If the power capping policy is _Extrema_ or _Progressive Extrema_, then the following options must also be specified.
* `-hiThreshold` - If the average historical power consumption of the cluster exceeds this value, then one or more nodes would be power capped.
* `-loThreshold` - If the average historical power consumption of the cluster is lesser than this value, then one or more nodes would be uncapped.

### Plug-in Scheduling Policy
Use the `-schedPolicy` option with the name of the scheduling policy to be deployed.<br>The default scheduling policy is First Fit.

```commandline
./elektron -master <host:port> -workload <workload json> -schedPolicy <sched policy name>
```

_Note_: To obtain the list of possible scheduling policy names, use the `-listSchedPolicies` option.

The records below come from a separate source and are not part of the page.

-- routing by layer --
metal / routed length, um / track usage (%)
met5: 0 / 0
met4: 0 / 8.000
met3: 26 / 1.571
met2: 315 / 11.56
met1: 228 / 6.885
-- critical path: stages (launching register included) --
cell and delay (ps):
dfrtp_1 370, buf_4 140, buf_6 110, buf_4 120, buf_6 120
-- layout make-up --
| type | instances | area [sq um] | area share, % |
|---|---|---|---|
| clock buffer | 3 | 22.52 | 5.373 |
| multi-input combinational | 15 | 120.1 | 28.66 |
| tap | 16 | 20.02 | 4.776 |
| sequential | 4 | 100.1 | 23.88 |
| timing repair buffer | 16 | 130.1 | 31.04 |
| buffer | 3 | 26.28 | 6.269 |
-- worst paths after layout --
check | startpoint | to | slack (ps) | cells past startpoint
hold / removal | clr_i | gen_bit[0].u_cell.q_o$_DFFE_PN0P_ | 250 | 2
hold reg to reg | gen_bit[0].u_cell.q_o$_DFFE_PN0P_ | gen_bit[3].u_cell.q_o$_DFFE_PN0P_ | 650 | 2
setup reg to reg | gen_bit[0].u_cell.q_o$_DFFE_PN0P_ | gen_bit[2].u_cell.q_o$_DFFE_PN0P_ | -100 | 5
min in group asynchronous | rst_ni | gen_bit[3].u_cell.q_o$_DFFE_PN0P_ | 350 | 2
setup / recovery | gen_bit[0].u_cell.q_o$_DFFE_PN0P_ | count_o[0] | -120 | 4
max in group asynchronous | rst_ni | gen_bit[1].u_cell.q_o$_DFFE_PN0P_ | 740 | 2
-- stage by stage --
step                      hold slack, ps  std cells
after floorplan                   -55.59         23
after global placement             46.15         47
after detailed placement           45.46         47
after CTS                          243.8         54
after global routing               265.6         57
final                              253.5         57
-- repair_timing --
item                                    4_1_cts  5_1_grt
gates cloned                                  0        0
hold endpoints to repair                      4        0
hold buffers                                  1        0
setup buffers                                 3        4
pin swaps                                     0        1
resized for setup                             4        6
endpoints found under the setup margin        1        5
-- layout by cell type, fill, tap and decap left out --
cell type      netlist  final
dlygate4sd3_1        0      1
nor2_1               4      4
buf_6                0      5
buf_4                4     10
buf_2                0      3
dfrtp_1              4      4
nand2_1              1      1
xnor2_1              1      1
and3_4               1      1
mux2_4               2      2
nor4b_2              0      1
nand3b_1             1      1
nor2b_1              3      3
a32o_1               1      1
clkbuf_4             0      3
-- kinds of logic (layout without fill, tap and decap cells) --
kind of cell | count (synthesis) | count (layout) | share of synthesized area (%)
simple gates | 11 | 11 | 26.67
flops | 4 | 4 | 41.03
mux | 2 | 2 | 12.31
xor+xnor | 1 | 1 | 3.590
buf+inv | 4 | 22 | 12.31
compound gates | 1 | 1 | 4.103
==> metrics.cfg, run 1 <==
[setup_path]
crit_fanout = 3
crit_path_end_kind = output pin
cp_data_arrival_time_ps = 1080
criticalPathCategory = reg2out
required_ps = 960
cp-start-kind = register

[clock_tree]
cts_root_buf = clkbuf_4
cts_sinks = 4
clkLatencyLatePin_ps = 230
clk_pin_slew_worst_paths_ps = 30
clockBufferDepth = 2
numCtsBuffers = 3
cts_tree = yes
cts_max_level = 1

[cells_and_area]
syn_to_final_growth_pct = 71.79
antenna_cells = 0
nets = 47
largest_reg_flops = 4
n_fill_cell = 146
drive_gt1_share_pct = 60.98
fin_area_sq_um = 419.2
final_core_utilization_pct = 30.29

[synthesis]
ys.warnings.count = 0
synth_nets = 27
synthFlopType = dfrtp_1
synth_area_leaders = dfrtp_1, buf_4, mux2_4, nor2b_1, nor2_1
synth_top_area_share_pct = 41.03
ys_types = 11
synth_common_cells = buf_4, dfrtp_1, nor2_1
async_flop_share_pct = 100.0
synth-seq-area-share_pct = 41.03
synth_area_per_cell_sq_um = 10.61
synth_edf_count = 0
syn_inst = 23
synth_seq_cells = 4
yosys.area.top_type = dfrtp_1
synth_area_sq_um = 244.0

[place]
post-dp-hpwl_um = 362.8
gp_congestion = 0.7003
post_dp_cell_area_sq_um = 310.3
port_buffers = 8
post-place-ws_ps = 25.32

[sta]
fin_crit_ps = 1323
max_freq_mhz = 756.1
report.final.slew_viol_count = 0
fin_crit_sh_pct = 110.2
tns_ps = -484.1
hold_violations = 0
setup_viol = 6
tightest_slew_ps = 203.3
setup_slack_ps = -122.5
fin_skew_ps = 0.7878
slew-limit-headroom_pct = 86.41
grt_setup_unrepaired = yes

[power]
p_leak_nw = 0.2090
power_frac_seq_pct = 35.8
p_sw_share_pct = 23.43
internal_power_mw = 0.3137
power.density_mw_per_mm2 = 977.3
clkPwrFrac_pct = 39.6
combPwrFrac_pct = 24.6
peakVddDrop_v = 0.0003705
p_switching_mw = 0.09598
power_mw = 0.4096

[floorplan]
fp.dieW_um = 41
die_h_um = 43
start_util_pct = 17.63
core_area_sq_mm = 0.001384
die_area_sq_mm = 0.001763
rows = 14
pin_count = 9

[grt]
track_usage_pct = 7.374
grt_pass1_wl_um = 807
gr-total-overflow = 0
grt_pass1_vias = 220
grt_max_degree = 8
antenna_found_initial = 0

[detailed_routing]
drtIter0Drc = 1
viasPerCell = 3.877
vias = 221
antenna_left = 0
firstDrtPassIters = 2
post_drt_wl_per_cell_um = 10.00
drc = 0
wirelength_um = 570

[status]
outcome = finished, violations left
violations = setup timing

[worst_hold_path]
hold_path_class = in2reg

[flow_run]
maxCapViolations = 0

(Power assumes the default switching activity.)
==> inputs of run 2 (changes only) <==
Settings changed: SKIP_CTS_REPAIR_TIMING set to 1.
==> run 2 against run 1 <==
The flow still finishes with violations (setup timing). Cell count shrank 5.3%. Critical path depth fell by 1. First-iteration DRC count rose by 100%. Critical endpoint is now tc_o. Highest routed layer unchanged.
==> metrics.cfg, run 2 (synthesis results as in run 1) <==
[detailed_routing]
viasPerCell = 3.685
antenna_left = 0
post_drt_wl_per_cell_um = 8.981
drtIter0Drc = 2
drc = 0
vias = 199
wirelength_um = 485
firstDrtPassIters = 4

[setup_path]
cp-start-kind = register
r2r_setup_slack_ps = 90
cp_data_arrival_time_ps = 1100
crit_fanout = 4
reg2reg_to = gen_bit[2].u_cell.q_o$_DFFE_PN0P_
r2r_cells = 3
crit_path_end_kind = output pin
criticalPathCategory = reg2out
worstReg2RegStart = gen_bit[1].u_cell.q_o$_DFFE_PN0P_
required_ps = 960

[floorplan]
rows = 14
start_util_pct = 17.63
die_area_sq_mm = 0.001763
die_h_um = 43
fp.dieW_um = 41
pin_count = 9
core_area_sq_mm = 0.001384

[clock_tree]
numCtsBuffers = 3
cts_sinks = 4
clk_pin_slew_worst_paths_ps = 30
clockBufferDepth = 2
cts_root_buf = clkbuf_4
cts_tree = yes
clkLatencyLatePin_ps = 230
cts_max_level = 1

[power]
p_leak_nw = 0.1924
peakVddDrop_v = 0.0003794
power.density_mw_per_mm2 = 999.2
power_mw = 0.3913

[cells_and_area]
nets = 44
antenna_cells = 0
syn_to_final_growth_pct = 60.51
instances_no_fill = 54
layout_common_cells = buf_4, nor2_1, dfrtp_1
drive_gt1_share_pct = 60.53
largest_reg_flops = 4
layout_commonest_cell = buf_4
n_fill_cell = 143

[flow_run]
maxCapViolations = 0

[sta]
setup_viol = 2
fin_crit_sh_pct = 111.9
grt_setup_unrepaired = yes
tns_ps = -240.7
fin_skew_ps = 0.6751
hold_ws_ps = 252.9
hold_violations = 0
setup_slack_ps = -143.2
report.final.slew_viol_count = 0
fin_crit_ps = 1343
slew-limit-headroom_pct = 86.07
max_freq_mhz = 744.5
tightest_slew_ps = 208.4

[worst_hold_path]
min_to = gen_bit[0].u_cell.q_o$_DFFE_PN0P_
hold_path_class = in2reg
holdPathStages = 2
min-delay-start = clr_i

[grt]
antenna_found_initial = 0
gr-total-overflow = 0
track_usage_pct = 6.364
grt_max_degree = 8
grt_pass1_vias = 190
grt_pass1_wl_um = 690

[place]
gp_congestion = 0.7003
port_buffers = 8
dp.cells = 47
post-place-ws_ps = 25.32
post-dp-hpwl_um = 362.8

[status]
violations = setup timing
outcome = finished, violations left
File: src/rtl/cmd_admit_ctl.sv
module cmd_admit_ctl
  import cmd_admit_pkg::*;
#(
  parameter int REF_W    = 16,
  parameter int TURN_CYC = 4
) (
  input  logic             clk,
  input  logic             rstN,
  input  logic             initDone,
  input  logic [REF_W-1:0] refreshPeriod,
  input  logic             refreshAck,
  input  logic             conflictIn,
  input  logic             reqValid,
  input  logic             headValid,
  input  logic             headWrite,
  input  logic             full,
  output admit_strobe_t    strobe,
  output logic             readyOut,
  output logic             refreshReq,
  output logic             errOut
);
  localparam int TURN_W = $clog2(TURN_CYC + 1);
  localparam logic [1:0] LATE_LIMIT = 2'd3;

  logic             initDoneR, refreshPending, conflictR;
  logic [REF_W-1:0] refCnt;
  logic [TURN_W-1:0] turnCnt;
  logic             lastWrite, anyIssued;
  logic [1:0]       lowCnt;
  logic             dirSwap;

  assign readyOut   = initDoneR && !refreshPending && !conflictR && (turnCnt == '0);
  assign dirSwap    = headValid && anyIssued && (headWrite != lastWrite);
  assign strobe     = '{push: reqValid && !full, pop: readyOut && headValid && !dirSwap};
  assign refreshReq = refreshPending;

  // Init latch, conflict sampling, refresh interval
  always_ff @(posedge clk or negedge rstN) begin
    if (!rstN) begin
      initDoneR      <= 1'b0;
      conflictR      <= 1'b0;
      refreshPending <= 1'b0;
      refCnt         <= '0;
    end else begin
      conflictR <= conflictIn;
      if (initDone) initDoneR <= 1'b1;
      if (refreshPending) begin
        if (refreshAck) refreshPending <= 1'b0;
      end else if (initDoneR) begin
        if (refCnt == refreshPeriod - REF_W'(1)) begin
          refreshPending <= 1'b1;
          refCnt         <= '0;
        end else begin
          refCnt <= refCnt + REF_W'(1);
        end
      end
    end
  end

  // Direction tracking and turnaround gap
  always_ff @(posedge clk or negedge rstN) begin
    if (!rstN) begin
      turnCnt   <= '0;
      lastWrite <= 1'b0;
      anyIssued <= 1'b0;
    end else begin
      if (turnCnt != '0) begin
        turnCnt <= turnCnt - TURN_W'(1);
      end else if (initDoneR && dirSwap) begin
        turnCnt   <= TURN_W'(TURN_CYC);
        lastWrite <= headWrite;
      end
      if (strobe.pop) begin
        lastWrite <= headWrite;
        anyIssued <= 1'b1;
      end
    end
  end

  // Late-request window and overflow error
  always_ff @(posedge clk or negedge rstN) begin
    if (!rstN) begin
      lowCnt <= '0;
      errOut <= 1'b0;
    end else begin
      if (readyOut)                  lowCnt <= '0;
      else if (lowCnt != LATE_LIMIT) lowCnt <= lowCnt + 2'd1;
      errOut <= reqValid && full && (lowCnt == LATE_LIMIT);
    end
  end
endmodule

### Enable Scheduling Policy Switching
Use the `-switchSchedPolicy` option to enable scheduling policy switching.<br>

One needs to also provide a scheduling policy configuration file (see [schedPolConfig](./schedPolConfig.json) for reference).<br>
Use the `-schedPolConfig` option to specify the path of the scheduling policy configuration file.

```commandline
./elektron -master <host:port> -workload <workload json> -switchSchedPolicy -schedPolConfig <config file>
```

The following options can be used when scheduling policy switching is enabled.
* `-fixFirstSchedPol` - Fix the first scheduling policy that is deployed. 
* `-fixSchedWindow` - Allow the size of the scheduling window to be fixed.
* `-schedWindowSize` - Specify the size of the scheduling window. If no scheduling window size specified and `fixSchedWindow` option is enabled, the default size of 200 is used.
* `-schedPolSwitchCriteria` - Criteria to be used when deciding the next scheduling policy to switch to. Default criteria is task distribution (_taskDist_) based. However, one can either switch based on a Round Robin (_round-robin_) or Reverse Round Robin (_rev-round-robin_) order.